In a Nevada tossup race that could help decide whether Republicans gain control of the House, a super PAC aligned with congressional GOP leaders recently mounted an economically driven attack against Rep. Dina Titus.

In a 30-second ad released Saturday, the Congressional Leadership Fund accused Titus, D-Nev., of supporting runaway spending that has exacerbated inflation. Here's a fact check.

WHAT WAS SAID: "Economists said excessive spending would lead to inflation, but she didn't listen. Titus recklessly spent trillions of taxpayer dollars," the ad's narrator says, and, later: "Now we're paying the price. Higher prices on everything. Economy in recession. Dina Titus. She spent big … and we got burned."

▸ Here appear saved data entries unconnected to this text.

### src/rtl/axis_filter_sched.sv
// Frame-aware pass/drop scheduler for an AXI-stream filter's button input.
// Runs a programmed schedule (pass N frames, drop M frames, optionally looped)
// and only ever moves the button on frame boundaries seen on the upstream
// handshake it monitors.
//
// Ports:
//   aclk, rst                       clock, synchronous active-high reset
//   cfg_start, cfg_abort            one-cycle control pulses
//   cfg_pass_frames/drop_frames     frames per phase, latched on accepted start
//   cfg_repeat                      1 = loop until abort, 0 = run once
//   mon_tvalid/tready/tlast         observed upstream handshake (never driven)
//   button                          registered: 1 = pass, 0 = filter
//   busy, phase_pass                status: not IDLE / in PASS
//   frame_cnt                       frames completed in the current phase
//   done                            one-cycle pulse when a schedule completes
module axis_filter_sched #(
  parameter int unsigned CNT_W       = 16,
  parameter bit          IDLE_BUTTON = 1'b0
) (
  input  logic             aclk,
  input  logic             rst,
  input  logic             cfg_start,
  input  logic             cfg_abort,
  input  logic [CNT_W-1:0] cfg_pass_frames,
  input  logic [CNT_W-1:0] cfg_drop_frames,
  input  logic             cfg_repeat,
  input  logic             mon_tvalid,
  input  logic             mon_tready,
  input  logic             mon_tlast,
  output logic             button,
  output logic             busy,
  output logic             phase_pass,
  output logic [CNT_W-1:0] frame_cnt,
  output logic             done
);

  typedef enum logic [2:0] {StIdle, StArm, StPass, StDrop, StAbort} state_e;

  localparam logic [CNT_W-1:0] One = CNT_W'(1);

  state_e           state_q, state_d;
  logic [CNT_W-1:0] pass_n_q, drop_n_q;
  logic             rep_q;
  logic             in_frame_q, in_frame_d;
  logic [CNT_W-1:0] frame_cnt_q, frame_cnt_d;
  logic             button_q, button_d;
  logic             done_q, done_d;

  logic beat, frame_end, boundary, start_ok;
  state_e first_st, eoc_st;
  logic   first_done, eoc_done;

  assign beat      = mon_tvalid & mon_tready;
  assign frame_end = beat & mon_tlast;
  // Safe switch point: either a frame just ended, or we are between frames and
  // no beat is opening a new one in this cycle.
  assign boundary  = frame_end | (~in_frame_q & ~beat);
  assign start_ok  = cfg_start & ~cfg_abort;

  always_comb begin
    in_frame_d = in_frame_q;
    if (frame_end)  in_frame_d = 1'b0;
    else if (beat)  in_frame_d = 1'b1;
  end

  // First phase of a schedule cycle; also the restart point when looping.
  always_comb begin
    first_st   = StIdle;
    first_done = 1'b0;
    if (pass_n_q != '0)      first_st = StPass;
    else if (drop_n_q != '0) first_st = StDrop;
    else                     first_done = 1'b1;
    eoc_st   = StIdle;
    eoc_done = 1'b1;
    if (rep_q) begin
      eoc_st   = first_st;
      eoc_done = first_done;
    end
  end

  // State register
  always_ff @(posedge aclk) begin
    if (rst) state_q <= StIdle;
    else     state_q <= state_d;
  end

  // Next-state logic
  always_comb begin
    state_d     = state_q;
    frame_cnt_d = frame_cnt_q;
    done_d      = 1'b0;
    case (state_q)
      StIdle: begin
        frame_cnt_d = '0;
        if (start_ok) state_d = StArm;
      end
      StArm: begin
        if (cfg_abort) begin
          state_d = StAbort;
        end else if (boundary) begin
          state_d = first_st;
          done_d  = first_done;
        end
      end
      StPass: begin
        if (cfg_abort) begin
          state_d = StAbort;
        end else if (frame_end) begin
          if (frame_cnt_q == pass_n_q - One) begin
            frame_cnt_d = '0;
            if (drop_n_q != '0) begin
              state_d = StDrop;
            end else begin
              state_d = eoc_st;
              done_d  = eoc_done;
            end
          end else begin
            frame_cnt_d = frame_cnt_q + One;
          end
        end
      end
      StDrop: begin
        if (cfg_abort) begin
          state_d = StAbort;
        end else if (frame_end) begin
          if (frame_cnt_q == drop_n_q - One) begin
            frame_cnt_d = '0;
            state_d     = eoc_st;
            done_d      = eoc_done;
          end else begin
            frame_cnt_d = frame_cnt_q + One;
          end
        end
      end
      StAbort: begin
        if (boundary) begin
          state_d     = StIdle;
          frame_cnt_d = '0;
        end
      end
      default: state_d = StIdle;
    endcase
  end

  // Output logic: button is registered from the next state so it changes the
  // cycle after the qualifying frame-end beat.
  always_comb begin
    button_d = button_q;
    case (state_d)
      StIdle, StArm: button_d = IDLE_BUTTON;
      StPass:        button_d = 1'b1;
      StDrop:        button_d = 1'b0;
      default:       button_d = button_q;
    endcase
  end

  always_ff @(posedge aclk) begin
    if (rst) begin
      pass_n_q    <= '0;
      drop_n_q    <= '0;
      rep_q       <= 1'b0;
      in_frame_q  <= 1'b0;
      frame_cnt_q <= '0;
      button_q    <= IDLE_BUTTON;
      done_q      <= 1'b0;
    end else begin
      if (state_q == StIdle && start_ok) begin
        pass_n_q <= cfg_pass_frames;
        drop_n_q <= cfg_drop_frames;
        rep_q    <= cfg_repeat;
      end
      in_frame_q  <= in_frame_d;
      frame_cnt_q <= frame_cnt_d;
      button_q    <= button_d;
      done_q      <= done_d;
    end
  end

  assign button     = button_q;
  assign busy       = (state_q != StIdle);
  assign phase_pass = (state_q == StPass);
  assign frame_cnt  = frame_cnt_q;
  assign done       = done_q;

endmodule

### config.mk
export PLATFORM = sky130hd
export DESIGN_NAME = axis_filter_sched
export DESIGN_NICKNAME = d
export VERILOG_FILES = /design/src/rtl/axis_filter_sched.sv
export SDC_FILE = /design/constraint.sdc
export NUM_CORES = 1
export LEC_CHECK = 0
export CAP_MARGIN = 10
export CORE_MARGIN = 4
export CORE_UTILIZATION = 48
export DETAILED_ROUTE_END_ITERATION = 6
export PLACE_DENSITY_LB_ADDON = 0.1
export SLEW_MARGIN = 0
export SYNTH_ARGS = -nofsm -noshare
export SYNTH_HDL_FRONTEND = slang
export SYNTH_SLANG_ARGS = --single-unit
### constraint.sdc
create_clock -name aclk -period 3.5 [get_ports aclk]
set_input_delay 0.35 -clock aclk [delete_from_list [all_inputs] [get_ports aclk]]
set_output_delay 0.35 -clock aclk [all_outputs]
set_load 0.05 [all_outputs]
==> flow_results.xml <==
<?xml version="1.0" encoding="UTF-8"?>
<metrics>
  <group name="run_status">
    <metric name="run_status" unit="">completed</metric>
  </group>
  <group name="sta">
    <metric name="finClkSkew" unit="ns">0.0111</metric>
    <metric name="hold_violations" unit="">0</metric>
    <metric name="totalNegativeSetupSlack" unit="ns">0</metric>
    <metric name="grt_setup_unrepaired" unit="">no</metric>
    <metric name="worst_slew_margin_relative_to_its_limit" unit="">0.516</metric>
    <metric name="setup_violations" unit="">0</metric>
    <metric name="final.period_utilization" unit="">0.876</metric>
    <metric name="fmaxAchievable" unit="GHz">0.326</metric>
    <metric name="drv_slew" unit="">0</metric>
    <metric name="post-route-min-period" unit="ns">3.07</metric>
    <metric name="worstMarginPinSlew" unit="ns">0.721</metric>
  </group>
  <group name="cts">
    <metric name="clkTransAtPathRegs" unit="ns">0.11</metric>
    <metric name="cts_tree" unit="">yes</metric>
    <metric name="clock_sinks" unit="">55</metric>
    <metric name="post_cts_resize_count" unit="">0</metric>
    <metric name="post_cts_buffers" unit="">0</metric>
    <metric name="cts_buffer_depth" unit="">2</metric>
    <metric name="insertion_delay" unit="ns">0.31</metric>
    <metric name="numCtsBuffers" unit="">5</metric>
    <metric name="clk_root_buffer_cell" unit="">sky130_fd_sc_hd__clkbuf_8</metric>
    <metric name="hold_buffers" unit="">0</metric>
    <metric name="number_of_h_tree_levels" unit="">2</metric>
  </group>
  <group name="final_layout">
    <metric name="layout.cells.most_common" unit="">sky130_fd_sc_hd__nand2_1</metric>
    <metric name="nets" unit="">545</metric>
    <metric name="area_growth_syn_to_layout" unit="%">20.0</metric>
    <metric name="num-fill-cells" unit="">668</metric>
    <metric name="fin_util" unit="">0.606</metric>
    <metric name="final_layout_size_suffix_gt1_frac" unit="">0.0716</metric>
    <metric name="most-common-layout-cells" unit="">sky130_fd_sc_hd__nand2_1 (87), sky130_fd_sc_hd__clkdlybuf4s50_1 (59), sky130_fd_sc_hd__dfxtp_1 (55)</metric>
    <metric name="ff_latch_area" unit="um2">1100</metric>
    <metric name="count_of_antenna_diodes_in_the_layout" unit="">0</metric>
    <metric name="multi_input_area" unit="um2">2250</metric>
    <metric name="fin_cells" unit="">599</metric>
  </group>
  <group name="setup_path">
    <metric name="startpoint_type" unit="">flip-flop</metric>
    <metric name="critical_path.endpoint_type" unit="">flip-flop</metric>
    <metric name="crit_arrival" unit="ns">3.26</metric>
    <metric name="timing.critical_path.buf_inv" unit="">1</metric>
    <metric name="critPathTopFamily" unit="">simple AND/OR/NAND/NOR gates</metric>
    <metric name="critical_path_required" unit="ns">3.70</metric>
    <metric name="critPathMaxStageDelay" unit="ns">0.47</metric>
    <metric name="critical_path_peak_fanout" unit="">14</metric>
    <metric name="slowest_cell_on_crit_path" unit="">sky130_fd_sc_hd__nor4_2</metric>
    <metric name="path_cells" unit="">inv_1 -&gt; ha_1 -&gt; nor4b_4 -&gt; a31oi_1 -&gt; a221oi_1 -&gt; nor3_1 -&gt; nor4_2 -&gt; o21ai_1 -&gt; o21ai_4 -&gt; nor2_1</metric>
    <metric name="classification_of_the_worst_setup_path" unit="">flip-flop to flip-flop</metric>
  </group>
  <group name="power_and_ir_drop">
    <metric name="sequentialPowerShare" unit="">0.486</metric>
    <metric name="power.combinational.fraction" unit="">0.246</metric>
    <metric name="internal_power" unit="W">0.000963</metric>
    <metric name="total_power" unit="W">0.00141</metric>
    <metric name="peakVddDrop" unit="uV">167</metric>
    <metric name="power.share.switching" unit="">0.316</metric>
    <metric name="power.clock.fraction" unit="">0.268</metric>
    <metric name="power_density" unit="nW/um2">332</metric>
    <metric name="p_leak" unit="nW">1.50</metric>
    <metric name="p_sw" unit="W">0.000445</metric>
  </group>
  <group name="routing">
    <metric name="number_of_vias_in_the_routed_layout" unit="">3345</metric>
    <metric name="dr_wl_met3" unit="um">536</metric>
    <metric name="postRouteWirelength" unit="mm">8.84</metric>
    <metric name="wl_per_cell" unit="um">14.8</metric>
    <metric name="detail-route-antenna-nets" unit="">0</metric>
    <metric name="route.detailed.drc" unit="">0</metric>
    <metric name="detail_route.iter0.violations" unit="">192</metric>
    <metric name="m1_wire_length" unit="mm">4.16</metric>
    <metric name="highest_layer" unit="">met4</metric>
    <metric name="met2_length" unit="mm">4.07</metric>
    <metric name="routed_via_density" unit="">5.58</metric>
    <metric name="drtPass1Iterations" unit="">5</metric>
  </group>
  <group name="yosys">
    <metric name="synthCells" unit="">462</metric>
    <metric name="avgSynthCellArea" unit="um2">7.64</metric>
    <metric name="ys_warn_count" unit="">0</metric>
    <metric name="synth.cell_area" unit="um2">3530</metric>
    <metric name="ys.flop_type" unit="">sky130_fd_sc_hd__dfxtp_1</metric>
    <metric name="post_synth_num_cell_types" unit="">66</metric>
    <metric name="ys_seq_area_frac" unit="">0.312</metric>
    <metric name="async_flop_share" unit="">0</metric>
    <metric name="synth.ff_latch_count" unit="">55</metric>
    <metric name="synthesis.nets" unit="">505</metric>
    <metric name="synth_enable_flop_cells" unit="">0</metric>
  </group>
  <group name="placed_design">
    <metric name="globalplace.congestion" unit="">0.896</metric>
    <metric name="half_perimeter_wire_length_after_detailed_placement" unit="mm">6.72</metric>
    <metric name="portBuffers" unit="">59</metric>
    <metric name="post-place-cells" unit="">591</metric>
  </group>
  <group name="grt">
    <metric name="gr-usage-all-layers" unit="">0.203</metric>
    <metric name="grt_start_max_net_pins" unit="">40</metric>
    <metric name="grt_antenna_before_repair" unit="">0</metric>
    <metric name="grt_first_pass_wirelength" unit="mm">14.4</metric>
    <metric name="grt-ovfl-total" unit="">0</metric>
    <metric name="grt_pass1_vias" unit="">2939</metric>
  </group>
  <group name="floorplan">
    <metric name="initial_core_util" unit="">0.505</metric>
    <metric name="dieWidth" unit="um">93.7</metric>
    <metric name="placement_rows" unit="">30</metric>
    <metric name="core_area" unit="um2">6980</metric>
    <metric name="floorplan.die.height" unit="um">93.7</metric>
    <metric name="die-area" unit="um2">8790</metric>
    <metric name="ioPinCount" unit="">60</metric>
  </group>
  <group name="worst_hold_path">
    <metric name="worstHoldPathType" unit="">flip-flop to flip-flop</metric>
  </group>
  <group name="flow_run">
    <metric name="drv.max_cap_violation_count" unit="">0</metric>
  </group>
</metrics>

This lacks context. The implication here is that Democrats' policies led to inflation. New York Times economics correspondent Ben Casselman said recently: "True, although we can argue all day about how much."

He explains: "Here's what I think we can say with confidence: Inflation soared last year, primarily for a bunch of pandemic-related reasons - snarled supply chains, shifts in consumer demand - but also at least in part because of all the stimulus money that we poured into the economy. Then, just when most forecasters expected inflation to start falling, it took off again because of the jump in oil prices tied to the war in Ukraine.

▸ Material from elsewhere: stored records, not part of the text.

--- src/rtl/rr_arbiter.sv ---
// Combinational round-robin arbiter.
// Ports:
//   req     in  N     request vector
//   ptr     in  PTRW  highest-priority requester; the search moves upward from here with wrap
//   win     out N     one-hot winner (all zero when req is zero)
//   win_idx out PTRW  binary index of the winner (zero when req is zero)
module rr_arbiter #(
  parameter int unsigned N    = 4,
  parameter int unsigned PTRW = (N > 1) ? $clog2(N) : 1
) (
  input  logic [N-1:0]    req,
  input  logic [PTRW-1:0] ptr,
  output logic [N-1:0]    win,
  output logic [PTRW-1:0] win_idx
);

  int unsigned pos;
  logic        found;

  always_comb begin
    win     = '0;
    win_idx = '0;
    found   = 1'b0;
    pos     = 0;
    for (int unsigned i = 0; i < N; i++) begin
      pos = 32'(ptr) + i;
      if (pos >= N) begin
        pos = pos - N;
      end
      if (!found && req[pos]) begin
        found    = 1'b1;
        win[pos] = 1'b1;
        win_idx  = PTRW'(pos);
      end
    end
  end

endmodule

"Now, inflation is falling again. Overall consumer prices were up just 0.1% in August, and a separate measure showed prices falling in July. But a lot of that is because of the recent drop in gas prices, which we all know could reverse at any time. So-called core inflation, which sets aside volatile food and energy prices, actually accelerated in August.

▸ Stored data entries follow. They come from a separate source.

### src/rtl/am_err_accum_if.sv
// am_err_accum_if: sample stream and result bus of the approximate-multiplier
// error accumulator. The master drives samples and start; the slave (the
// accumulator) drives handshake status and the running error metrics.
interface am_err_accum_if #(
    parameter int ACC_W = 48
) ();
    logic             start;
    logic             in_valid;
    logic             in_ready;
    logic [7:0]       x;
    logic [7:0]       y;
    logic [15:0]      z;
    logic             busy;
    logic             done;
    logic [ACC_W-1:0] sse;
    logic [ACC_W-1:0] sae;
    logic [15:0]      max_ed;
    logic [20:0]      err_cnt;
    logic [ACC_W-1:0] sum_err;

    modport master (
        output start, in_valid, x, y, z,
        input  in_ready, busy, done, sse, sae, max_ed, err_cnt, sum_err
    );

    modport slave (
        input  start, in_valid, x, y, z,
        output in_ready, busy, done, sse, sae, max_ed, err_cnt, sum_err
    );
endinterface

### src/rtl/am_err_accum.sv
// am_err_accum: streaming error-metric accumulator for an unsigned 8x8
// approximate multiplier. Each accepted sample (x, y, z) yields
// e = z - x*y; over a run of N_SAMPLES the block accumulates sum e^2 and
// sum |e| (both saturating), max |e| and the count of nonzero errors.
// Three-stage datapath: S1 captures operands, S2 forms e, |e| and e^2,
// S3 accumulates. A run is IDLE/DONE -> RUN -> DRAIN (3 cycles) -> DONE.
// Optional feature: define AM_ERR_SIGNED_SUM_EN to build the wrapping
// signed bias accumulator sum_err; otherwise sum_err is tied to zero.
module am_err_accum #(
    parameter int N_SAMPLES = 65536,
    parameter int ACC_W     = 48
) (
    input logic           clk,
    input logic           rst_n,
    am_err_accum_if.slave bus
);

    typedef enum logic [1:0] {
        S_IDLE  = 2'd0,
        S_RUN   = 2'd1,
        S_DRAIN = 2'd2,
        S_DONE  = 2'd3
    } state_e;

    // Accept counter must hold the value N_SAMPLES itself.
    localparam int CNT_W = $clog2(N_SAMPLES + 1);
    // Sum widths wide enough that the carry out of ACC_W is never lost,
    // even when the addend is wider than the accumulator.
    localparam int SSE_W = ((ACC_W > 32) ? ACC_W : 32) + 1;
    localparam int SAE_W = ((ACC_W > 16) ? ACC_W : 16) + 1;

    localparam logic [CNT_W-1:0] N_CNT    = CNT_W'(N_SAMPLES);
    localparam logic [CNT_W-1:0] LAST_IDX = CNT_W'(N_SAMPLES - 1);
    localparam logic [1:0]       DRAIN_LAST = 2'd2;

    // ------------------------------------------------------------------
    // Run controller
    // ------------------------------------------------------------------
    state_e           state_q, state_d;
    logic [CNT_W-1:0] acc_cnt_q, acc_cnt_d;
    logic [1:0]       drain_cnt_q, drain_cnt_d;

    logic accept;
    logic last_accept;
    logic clear;

    assign bus.in_ready = (state_q == S_RUN) && (acc_cnt_q < N_CNT);
    assign accept       = bus.in_valid && bus.in_ready;
    assign last_accept  = accept && (acc_cnt_q == LAST_IDX);
    // start only takes effect when no run is in flight.
    assign clear        = bus.start && ((state_q == S_IDLE) || (state_q == S_DONE));

    assign bus.busy = (state_q == S_RUN) || (state_q == S_DRAIN);
    assign bus.done = (state_q == S_DONE);

    // Next-state logic: run sequencing and the DRAIN timer.
    always_comb begin
        // NOTE: every signal written here gets a default first, so no path leaves it unassigned and no latch is inferred.
        state_d     = state_q;
        acc_cnt_d   = acc_cnt_q;
        drain_cnt_d = 2'd0;

        case (state_q)
            S_IDLE: begin
                if (bus.start) begin
                    state_d = S_RUN;
                end
            end
            S_RUN: begin
                if (last_accept) begin
                    state_d = S_DRAIN;
                end
            end
            S_DRAIN: begin
                drain_cnt_d = drain_cnt_q + 2'd1;
                if (drain_cnt_q == DRAIN_LAST) begin
                    state_d = S_DONE;
                end
            end
            S_DONE: begin
                if (bus.start) begin
                    state_d = S_RUN;
                end
            end
            default: begin
                state_d = S_IDLE;
            end
        endcase

        if (clear) begin
            acc_cnt_d = '0;
        end else if (accept) begin
            acc_cnt_d = acc_cnt_q + CNT_W'(1);
        end
    end

    // Controller registers: state, accept counter and drain timer.
    always_ff @(posedge clk) begin
        // NOTE: sequential state uses non-blocking assignments so every register updates from pre-edge values.
        if (!rst_n) begin
            state_q     <= S_IDLE;
            acc_cnt_q   <= '0;
            drain_cnt_q <= 2'd0;
        end else begin
            state_q     <= state_d;
            acc_cnt_q   <= acc_cnt_d;
            drain_cnt_q <= drain_cnt_d;
        end
    end

    // ------------------------------------------------------------------
    // S1: operand capture
    // ------------------------------------------------------------------
    logic        s1_valid_q;
    logic [7:0]  s1_x_q;
    logic [7:0]  s1_y_q;
    logic [15:0] s1_z_q;

    // S1 valid bit: only accepted samples enter the pipeline.
    always_ff @(posedge clk) begin
        if (!rst_n) begin
            s1_valid_q <= 1'b0;
        end else begin
            s1_valid_q <= accept;
        end
    end

    // S1 operand registers, loaded on accept.
    always_ff @(posedge clk) begin
        // NOTE: datapath registers carry no reset; the valid bits alone decide whether their contents are used.
        if (accept) begin
            s1_x_q <= bus.x;
            s1_y_q <= bus.y;
            s1_z_q <= bus.z;
        end
    end

    // ------------------------------------------------------------------
    // S2: exact product, signed error, magnitude and square
    // ------------------------------------------------------------------
    logic [15:0]        prod;
    logic signed [16:0] err;
    logic [15:0]        abs_err;
    logic [31:0]        sq_err;

    // Error terms of the sample held in S1.
    always_comb begin
        prod    = 16'(s1_x_q) * 16'(s1_y_q);
        err     = $signed({1'b0, s1_z_q}) - $signed({1'b0, prod});
        abs_err = err[16] ? 16'(-err) : err[15:0];
        sq_err  = 32'(abs_err) * 32'(abs_err);
    end

    logic        s2_valid_q;
    logic [15:0] s2_abs_q;
    logic [31:0] s2_sq_q;

    // S2 valid bit follows S1.
    always_ff @(posedge clk) begin
        if (!rst_n) begin
            s2_valid_q <= 1'b0;
        end else begin
            s2_valid_q <= s1_valid_q;
        end
    end

    // S2 error registers.
    always_ff @(posedge clk) begin
        if (s1_valid_q) begin
            s2_abs_q <= abs_err;
            s2_sq_q  <= sq_err;
        end
    end

    // ------------------------------------------------------------------
    // S3: accumulation
    // ------------------------------------------------------------------
    logic [ACC_W-1:0] sse_q, sse_d;
    logic [ACC_W-1:0] sae_q, sae_d;
    logic [15:0]      max_ed_q, max_ed_d;
    logic [20:0]      err_cnt_q, err_cnt_d;
    logic [SSE_W-1:0] sse_sum;
    logic [SAE_W-1:0] sae_sum;

    // Saturating sums, running maximum and nonzero-error count.
    always_comb begin
        sse_sum   = SSE_W'(sse_q) + SSE_W'(s2_sq_q);
        sae_sum   = SAE_W'(sae_q) + SAE_W'(s2_abs_q);
        sse_d     = sse_q;
        sae_d     = sae_q;
        max_ed_d  = max_ed_q;
        err_cnt_d = err_cnt_q;

        if (clear) begin
            sse_d     = '0;
            sae_d     = '0;
            max_ed_d  = 16'd0;
            err_cnt_d = 21'd0;
        end else if (s2_valid_q) begin
            // Any carry above ACC_W clamps to all-ones; once clamped, every
            // later add carries again, so the value sticks for the run.
            sse_d = (|sse_sum[SSE_W-1:ACC_W]) ? '1 : sse_sum[ACC_W-1:0];
            sae_d = (|sae_sum[SAE_W-1:ACC_W]) ? '1 : sae_sum[ACC_W-1:0];
            if (s2_abs_q > max_ed_q) begin
                max_ed_d = s2_abs_q;
            end
            if (s2_abs_q != 16'd0) begin
                err_cnt_d = err_cnt_q + 21'd1;
            end
        end
    end

    // Accumulator registers.
    always_ff @(posedge clk) begin
        if (!rst_n) begin
            sse_q     <= '0;
            sae_q     <= '0;
            max_ed_q  <= 16'd0;
            err_cnt_q <= 21'd0;
        end else begin
            sse_q     <= sse_d;
            sae_q     <= sae_d;
            max_ed_q  <= max_ed_d;
            err_cnt_q <= err_cnt_d;
        end
    end

    assign bus.sse     = sse_q;
    assign bus.sae     = sae_q;
    assign bus.max_ed  = max_ed_q;
    assign bus.err_cnt = err_cnt_q;

    // ------------------------------------------------------------------
    // Optional signed bias accumulator
    // ------------------------------------------------------------------
`ifdef AM_ERR_SIGNED_SUM_EN
    logic             s2_neg_q;
    logic [ACC_W-1:0] sum_err_q, sum_err_d;

    // Sign of the S2 error, kept alongside its magnitude.
    always_ff @(posedge clk) begin
        if (s1_valid_q) begin
            s2_neg_q <= err[16];
        end
    end

    // Wrapping two's-complement sum of e; adding or subtracting |e| modulo
    // 2^ACC_W equals adding the sign-extended e.
    always_comb begin
        sum_err_d = sum_err_q;
        if (clear) begin
            sum_err_d = '0;
        end else if (s2_valid_q) begin
            sum_err_d = s2_neg_q ? (sum_err_q - ACC_W'(s2_abs_q))
                                 : (sum_err_q + ACC_W'(s2_abs_q));
        end
    end

    // Bias accumulator register.
    always_ff @(posedge clk) begin
        if (!rst_n) begin
            sum_err_q <= '0;
        end else begin
            sum_err_q <= sum_err_d;
        end
    end

    assign bus.sum_err = sum_err_q;
`else
    assign bus.sum_err = '0;
`endif

endmodule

"All of which means we don't know how long the recent pause in inflation will last, and we definitely don't know whether Biden will get credit for it if it does."

Backing up a bit, it's worth noting that not all of the stimulus spending was at the direction of President Joe Biden and Democrats. The first two rounds were approved during the Trump administration. And, economists were not united in warning about inflation.

As for the economy being in recession? "Most economists still don't think the United States meets the formal definition," Casselman wrote in July, and he said that remained true as we head into October. But such calls are only made in retrospect. "Even if we are already in a recession, we might not know it - or, at least, might not have official confirmation of it - until next year," Casselman said.

WHAT WAS SAID: "Tax breaks for luxury electric cars."

This is true. The Inflation Reduction Act contains a tax credit for electric vehicles. Their final assembly must be completed in North America to be eligible for the credit, which, indeed, extends to several luxury automakers. The list includes Audi, BMW, Lincoln and Mercedes, but also non-luxury models like the Ford Escape and Nissan Leaf. What about Tesla? It made the list of 2022 models, but it has already reached a federal cap of the number of vehicles eligible for the credit, according to the Energy Department.

WHAT WAS SAID: "Even a billion dollars to prisoners, including the Boston Bomber."

This is exaggerated. Dzhokhar Tsarnaev, who was convicted of helping carry out the 2013 Boston Marathon bombings, received a $1,400 COVID-19 stimulus rebate from the federal government in June 2021. The money was part of the American Rescue Plan Act, which Biden signed into law after it passed the House on a mostly party-line vote, with Titus supporting it.

But what the Republican attack ad failed to disclose was that Tsarnaev was required by a federal judge to return the money as part of restitution payments to his victims. Another glaring omission was the fact that inmates were previously eligible for COVID-19 relief payments when former President Donald Trump was in office, though the Internal Revenue Service and some Republicans had later tried to rescind the payments. A federal judge thwarted those efforts, ruling that inmates could keep the payments.

Those nuances haven't stopped Republicans from latching onto the issue of inmates receiving COVID-19 payments against Democrats in key races across the nation, including those of Sen. Raphael Warnock of Georgia and Sen. Mark Kelly of Arizona.